Everything self-baked via work-arounds will/would have other disadvantages as the expected 1:1 total backup. E.g. different jobs, different follow-up-processed (move backup to secure places) to be aligned. Otherwise you will have data in the debase, which should not be there or is missing, if you restore then later on.

To be clear: My datalog is not that relevant, that I can’t live without a loss. But if there is a focus on long term data and backup is in place, it should work as a backup with the possibility to restore it - including the datalog,

petro · January 19, 2022, 12:44pm

This is not a bug. I already told you about the technical limitations. You’re welcome to sit here and argue, but this will not change. The simple fact is: You run a corruption risk every time you backup that file and the file contains a partial write.

Please show me these solutions that involve users using home assistants built in SQLLite database. I can tell you the solution, however you rather ignore my advice and argue with me that it’s a “Work around”.

I have no clue what you’re even asking here. None of this makes sense.
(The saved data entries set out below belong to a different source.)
--- src/rtl/core/text_console_writer_assert.svh ---
// Assertion macros for the console writer controller (ctw_ctrl).
// Each macro expects clk_i and rst_ni in scope.
`ifndef TEXT_CONSOLE_WRITER_ASSERT_SVH
`define TEXT_CONSOLE_WRITER_ASSERT_SVH

// Same-cycle implication.
`define CTW_ASSERT_NOW(lbl, ante, cons, msg) \
  lbl: assert property (@(posedge clk_i) disable iff (!rst_ni) (ante) |-> (cons)) \
    else $error(msg);

// Next-cycle implication.
`define CTW_ASSERT_NEXT(lbl, ante, cons, msg) \
  lbl: assert property (@(posedge clk_i) disable iff (!rst_ni) (ante) |=> (cons)) \
    else $error(msg);

`endif

--- src/rtl/core/ctw_pkg.sv ---
package ctw_pkg;

  // Default screen geometry
  localparam int unsigned ScreenRows = 25;
  localparam int unsigned ScreenCols = 80;

  // Field widths
  localparam int unsigned ActW  = 2;
  localparam int unsigned CharW = 8;
  localparam int unsigned AttrW = 8;
  localparam int unsigned RowW  = 5;
  localparam int unsigned ColW  = 7;

  // Character codes and blank cell
  localparam logic [CharW-1:0] CrCode    = 8'd13;
  localparam logic [CharW-1:0] LfCode    = 8'd10;
  localparam logic [CharW-1:0] BlankChar = 8'h20;
  localparam logic [AttrW-1:0] ResetAttr = 8'h0F;

  typedef enum logic [ActW-1:0] {
    ActPut   = 2'd0,
    ActClear = 2'd1,
    ActRead  = 2'd2
  } action_e;

  // One result word
  typedef struct packed {
    logic [ColW-1:0]  cursor_col;
    logic [RowW-1:0]  cursor_row;
    logic [AttrW-1:0] cell_attribute;
    logic [CharW-1:0] cell_char;
  } result_t;

endpackage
It backs up the MariaDB container which contains the database. The container locks the database during a backup, which isn’t possible with the provided default SQLLite database. The SQLLite database is a flat file and essentially a copy/paste into your zip file, which leads to potential corruption. For extra safety, you can shutdown the container during your backup if you like. Otherwise you can keep it running and hold trust in the database lock.

I’ve already listed the benefits and you’ve chosen to argue/ignore them. I’m not sure how else I can make this clear:

You’re less likely to run into data loss when using MariaDB, the official addon built and maintained by home assistant.

arganto · January 19, 2022, 1:49pm

You have written

I only asked, why I have to do it, when you now write (and I thought to have understood before)

That was all, what I did not undertand and still not understand. Why another backup schedule for it separately from HA, when the supervisor-backup is doing this as well?

petro · January 19, 2022, 1:52pm

Where did I say that you needed another backup schedule? I said you can choose to make your own backup schedule with a shutdown of the container. You can’t shutdown HA while running a backup, hence you’d need a separate schedule that shuts down just the MariaDB container.